Jimi Dean Barrett wrote:
brell wrote:Hehe. Ok, I replace easy with possible. Of course one cannot totally avoid that. They do it on the Echoes album, though, but there the last two parts are missing.
Use the Echoes version and edit the two parts they've left off. OH BUGGER! Even the Echoes version leaves off the keyboard bit before the guitar bit before the first verse!
Looks like Brell and Hadrian have a lot of editing to do :lol:

Wait, hang on there for a second...

Well, I tried to search for a fan edit like this, no results. But maybe you'll have better luck ;)

Update: Okay... upon some search I have found this:
WYWH The Extraction version, whatever that means.
And there are 3 30-second audio clips, and listen to one from the SOYCD. ;)

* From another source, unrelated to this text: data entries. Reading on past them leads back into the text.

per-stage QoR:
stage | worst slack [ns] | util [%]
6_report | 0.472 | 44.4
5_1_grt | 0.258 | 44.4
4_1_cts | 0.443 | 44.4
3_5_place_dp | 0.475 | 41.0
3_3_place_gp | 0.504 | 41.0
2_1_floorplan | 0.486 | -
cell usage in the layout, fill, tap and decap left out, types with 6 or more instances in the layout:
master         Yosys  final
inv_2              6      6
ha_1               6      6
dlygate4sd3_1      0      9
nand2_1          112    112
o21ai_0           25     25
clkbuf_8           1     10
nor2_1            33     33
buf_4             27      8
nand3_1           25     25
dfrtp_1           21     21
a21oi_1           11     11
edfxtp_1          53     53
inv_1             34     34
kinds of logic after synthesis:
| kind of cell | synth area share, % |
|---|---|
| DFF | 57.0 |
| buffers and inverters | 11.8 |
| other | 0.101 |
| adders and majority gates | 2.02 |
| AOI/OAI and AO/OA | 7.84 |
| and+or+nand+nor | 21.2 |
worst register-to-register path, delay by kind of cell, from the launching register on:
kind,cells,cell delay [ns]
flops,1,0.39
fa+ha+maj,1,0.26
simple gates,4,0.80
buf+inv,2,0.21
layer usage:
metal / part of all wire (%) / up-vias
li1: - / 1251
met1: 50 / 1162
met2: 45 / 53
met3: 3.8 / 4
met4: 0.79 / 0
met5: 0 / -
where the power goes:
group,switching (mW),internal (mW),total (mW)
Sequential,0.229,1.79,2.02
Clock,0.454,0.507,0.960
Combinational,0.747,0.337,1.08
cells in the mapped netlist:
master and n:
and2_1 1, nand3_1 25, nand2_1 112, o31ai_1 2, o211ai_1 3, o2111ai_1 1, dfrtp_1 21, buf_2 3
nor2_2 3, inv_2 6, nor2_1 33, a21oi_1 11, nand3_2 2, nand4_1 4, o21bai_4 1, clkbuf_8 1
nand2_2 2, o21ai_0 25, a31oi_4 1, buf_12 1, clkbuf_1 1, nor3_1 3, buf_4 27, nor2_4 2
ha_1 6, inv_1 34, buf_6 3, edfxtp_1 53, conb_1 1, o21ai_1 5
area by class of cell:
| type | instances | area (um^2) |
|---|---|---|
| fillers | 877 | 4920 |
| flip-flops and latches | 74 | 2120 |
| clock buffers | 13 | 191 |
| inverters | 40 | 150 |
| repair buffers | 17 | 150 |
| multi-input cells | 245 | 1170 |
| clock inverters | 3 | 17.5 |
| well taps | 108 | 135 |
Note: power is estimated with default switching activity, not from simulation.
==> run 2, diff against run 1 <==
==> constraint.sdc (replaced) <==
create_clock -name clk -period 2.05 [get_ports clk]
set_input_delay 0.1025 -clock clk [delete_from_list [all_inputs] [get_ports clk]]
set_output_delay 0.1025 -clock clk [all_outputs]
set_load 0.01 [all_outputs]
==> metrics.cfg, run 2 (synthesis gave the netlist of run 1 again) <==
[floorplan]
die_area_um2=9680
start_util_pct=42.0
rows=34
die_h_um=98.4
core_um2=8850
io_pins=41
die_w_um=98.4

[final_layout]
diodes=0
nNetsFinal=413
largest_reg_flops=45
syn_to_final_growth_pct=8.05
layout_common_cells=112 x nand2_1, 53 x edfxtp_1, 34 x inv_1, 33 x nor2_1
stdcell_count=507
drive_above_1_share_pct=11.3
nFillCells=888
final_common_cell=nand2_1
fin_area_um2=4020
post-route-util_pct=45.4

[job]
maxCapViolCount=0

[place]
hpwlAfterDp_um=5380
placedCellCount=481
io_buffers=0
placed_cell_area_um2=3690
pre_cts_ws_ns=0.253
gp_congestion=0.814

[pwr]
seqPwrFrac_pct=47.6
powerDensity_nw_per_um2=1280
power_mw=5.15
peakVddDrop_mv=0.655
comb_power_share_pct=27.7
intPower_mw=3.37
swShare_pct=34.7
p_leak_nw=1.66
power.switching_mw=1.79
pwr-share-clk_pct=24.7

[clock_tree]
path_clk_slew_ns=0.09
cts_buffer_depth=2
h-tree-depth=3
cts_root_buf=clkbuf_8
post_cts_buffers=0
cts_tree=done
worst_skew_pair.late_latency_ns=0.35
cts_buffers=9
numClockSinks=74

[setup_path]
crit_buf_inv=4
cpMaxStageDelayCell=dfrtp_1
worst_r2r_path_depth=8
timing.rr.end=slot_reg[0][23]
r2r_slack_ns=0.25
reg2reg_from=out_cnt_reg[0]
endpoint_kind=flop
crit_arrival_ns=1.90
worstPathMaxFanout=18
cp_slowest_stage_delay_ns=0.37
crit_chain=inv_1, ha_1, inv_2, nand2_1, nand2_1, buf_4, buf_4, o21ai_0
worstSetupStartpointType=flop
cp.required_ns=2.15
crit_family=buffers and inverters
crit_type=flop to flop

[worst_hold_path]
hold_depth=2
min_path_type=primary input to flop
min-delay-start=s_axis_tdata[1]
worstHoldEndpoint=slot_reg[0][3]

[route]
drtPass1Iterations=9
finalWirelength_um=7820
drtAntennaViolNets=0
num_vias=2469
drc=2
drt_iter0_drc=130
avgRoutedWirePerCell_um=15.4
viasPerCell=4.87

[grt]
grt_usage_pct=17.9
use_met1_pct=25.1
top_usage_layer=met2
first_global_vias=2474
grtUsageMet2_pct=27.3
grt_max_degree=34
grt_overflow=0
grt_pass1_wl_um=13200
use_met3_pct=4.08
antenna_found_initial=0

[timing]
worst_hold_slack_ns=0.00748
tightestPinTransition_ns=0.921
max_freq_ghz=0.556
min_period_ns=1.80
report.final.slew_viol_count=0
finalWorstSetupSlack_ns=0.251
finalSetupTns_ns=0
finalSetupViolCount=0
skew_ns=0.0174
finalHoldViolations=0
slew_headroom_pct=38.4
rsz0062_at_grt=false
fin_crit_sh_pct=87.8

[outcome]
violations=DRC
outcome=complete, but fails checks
--- src/rtl/sges_ctrl.sv ---
// sort sequencer: walks the gap rounds and drives the datapath one step per cycle
module sges_ctrl (
   input  logic                 clock,
   input  logic                 reset,
   input  logic                 start,
   input  sges_pkg::req_type    req_item,
   input  sges_pkg::status_type status,
   output logic                 busy,
   output sges_pkg::cmd_type    cmd
);
   import sges_pkg::*;

   typedef enum logic [3:0] {
      S_IDLE,
      S_INIT,
      S_ROUND,
      S_OUTER,
      S_FWD,
      S_FWD_EVAL,
      S_FWD_WB,
      S_GAP,
      S_SKIP,
      S_BWD,
      S_BWD_RD,
      S_BWD_EVAL,
      S_BWD_WB,
      S_ROUND_END
   } state_type;

   state_type state_ff, state_in;

   always_comb begin
      state_in = state_ff;
      cmd.op   = DP_NOP;
      cmd.mark = 1'b0;
      case (state_ff)
         S_IDLE: begin
            if (start) begin
               if (req_item.mode == MODE_READ) begin
                  cmd.op = DP_READ;
               end else begin
                  cmd.op = DP_LOAD;
                  if (req_item.final_load) begin
                     state_in = S_INIT;
                  end
               end
            end
         end
         S_INIT: begin
            cmd.op   = DP_INIT;
            state_in = status.few_elements ? S_IDLE : S_ROUND;
         end
         S_ROUND: begin
            cmd.op   = DP_ROUND;
            state_in = S_OUTER;
         end
         S_OUTER: begin
            state_in = status.lower_lt_upper ? S_FWD : S_ROUND_END;
         end
         S_FWD: begin
            if (status.upper_lt_n) begin
               cmd.op   = DP_PAIR_READ;
               state_in = S_FWD_EVAL;
            end else begin
               state_in = S_GAP;
            end
         end
         S_FWD_EVAL: begin
            cmd.op   = DP_EVAL;
            state_in = S_FWD_WB;
         end
         S_FWD_WB: begin
            cmd.op   = DP_WB_ADV;
            state_in = S_FWD;
         end
         S_GAP: begin
            cmd.op   = DP_GAP_GROW;
            state_in = S_SKIP;
         end
         S_SKIP: begin
            cmd.op   = DP_SKIP;
            state_in = S_BWD;
         end
         S_BWD: begin
            if (status.lower_zero) begin
               cmd.op   = DP_UPPER_DEC;
               state_in = S_OUTER;
            end else begin
               cmd.op   = DP_RETREAT;
               state_in = S_BWD_RD;
            end
         end
         S_BWD_RD: begin
            cmd.op   = DP_PAIR_READ;
            state_in = S_BWD_EVAL;
         end
         S_BWD_EVAL: begin
            // backward passes count toward the done test
            cmd.op   = DP_EVAL;
            cmd.mark = 1'b1;
            state_in = S_BWD_WB;
         end
         S_BWD_WB: begin
            cmd.op   = DP_WB;
            state_in = S_BWD;
         end
         S_ROUND_END: begin
            if (status.sorted) begin
               state_in = S_IDLE;
            end else begin
               cmd.op   = DP_RESTART;
               state_in = S_ROUND;
            end
         end
         default: begin
            state_in = S_IDLE;
         end
      endcase
   end

   always_ff @(posedge clock) begin
      if (reset) begin
         state_ff <= S_IDLE;
      end else begin
         state_ff <= state_in;
      end
   end

   assign busy = state_ff != S_IDLE;

endmodule
## config.mk

```make
export PLATFORM = sky130hd
export DESIGN_NAME = jhe_queue
export DESIGN_NICKNAME = d
export VERILOG_FILES = /design/src/design/jpeg_huffman_block_encoder_unit_defines.svh /design/src/design/jhe_pkg.sv /design/src/design/jhe_queue.sv
export SDC_FILE = /design/constraint.sdc
export NUM_CORES = 1
export LEC_CHECK = 0
export BUFFER_PORTS_ARGS = -buffer_cell sky130_fd_sc_hd__buf_2
export CORE_MARGIN = 2
export CORE_UTILIZATION = 40
export DETAILED_ROUTE_END_ITERATION = 7
export MAX_ROUTING_LAYER = met4
export PLACE_DENSITY_LB_ADDON = 0.2
export SETUP_SLACK_MARGIN = 0.3
export SKIP_CTS_REPAIR_TIMING = 1
export SYNTH_ARGS = -nofsm -noshare
export SYNTH_HDL_FRONTEND = slang
export SYNTH_SLANG_ARGS = --single-unit
```

## constraint.sdc

```tcl
create_clock -name clk -period 4.6 [get_ports clk]
set_input_delay 0.69 -clock clk [delete_from_list [all_inputs] [get_ports clk]]
set_output_delay 0.69 -clock clk [all_outputs]
set_load 0.01 [all_outputs]
```
<file path="config.mk">
export PLATFORM = sky130hd
export DESIGN_NAME = jhe_back_flat
export DESIGN_NICKNAME = d
export VERILOG_FILES = /design/src/design/jhe_pkg.sv /design/src/design/jhe_out_if.sv /design/src/design/jhe_back.sv /design/src/flat_wrapper.sv
export VERILOG_INCLUDE_DIRS = /design/src /design/src/design
export SDC_FILE = /design/constraint.sdc
export NUM_CORES = 1
export LEC_CHECK = 0
export BUFFER_PORTS_ARGS = -buffer_cell sky130_fd_sc_hd__buf_2
export CAP_MARGIN = 20
export CELL_PAD_IN_SITES_DETAIL_PLACEMENT = 0
export CELL_PAD_IN_SITES_GLOBAL_PLACEMENT = 1
export CORE_ASPECT_RATIO = 0.5
export CORE_MARGIN = 4
export CORE_UTILIZATION = 30
export DETAILED_ROUTE_END_ITERATION = 6
export PLACE_DENSITY = 0.66
export SLEW_MARGIN = 20
export SYNTH_ARGS = -nofsm -noshare
export SYNTH_HDL_FRONTEND = slang
export SYNTH_SLANG_ARGS = --single-unit
</file>
<file path="constraint.sdc">
create_clock -name clk -period 3.54 [get_ports clk]
set_input_delay 0.885 -clock clk [delete_from_list [all_inputs] [get_ports clk]]
set_output_delay 0.885 -clock clk [all_outputs]
set_load 0.005 [all_outputs]
</file>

Now I'm gonna go and search for this release.

Update 2:
Okay, again. I have found out that it is possible to get those tapes ;)
HOWEVER! That part that I heard in the preview clip is not present there, for some reason!
And SOYCD in general is the master mix, not the final one.

So, more searching for me. Till I get back, here are the images of this supposedly bootleg:
http://www.rootsvinylguide.com/ebay_ite ... on-version

http://www.verzamelaars.net/veilingvind ... 03029.html

*during the search* I'm starting to wonder if the preview clip is actually faulty... others are not, though.

Update 3:
Alright. I've still no idea about that preview clip, but I have something to Hadrian and Brell and the likes. ;)
Apparently there's another bootleg called Wish You Were Here (Ceci Nest Pas) [Re-edited 2012], a double one, that has SOYCD as close to what these two members want as possible. The version on disc 1 does not have the WTTMachine sounds at all making the transitional fade-out and -in sound quite natural :) Since we're not allowed to post links, you'll have to search for it by yourselves.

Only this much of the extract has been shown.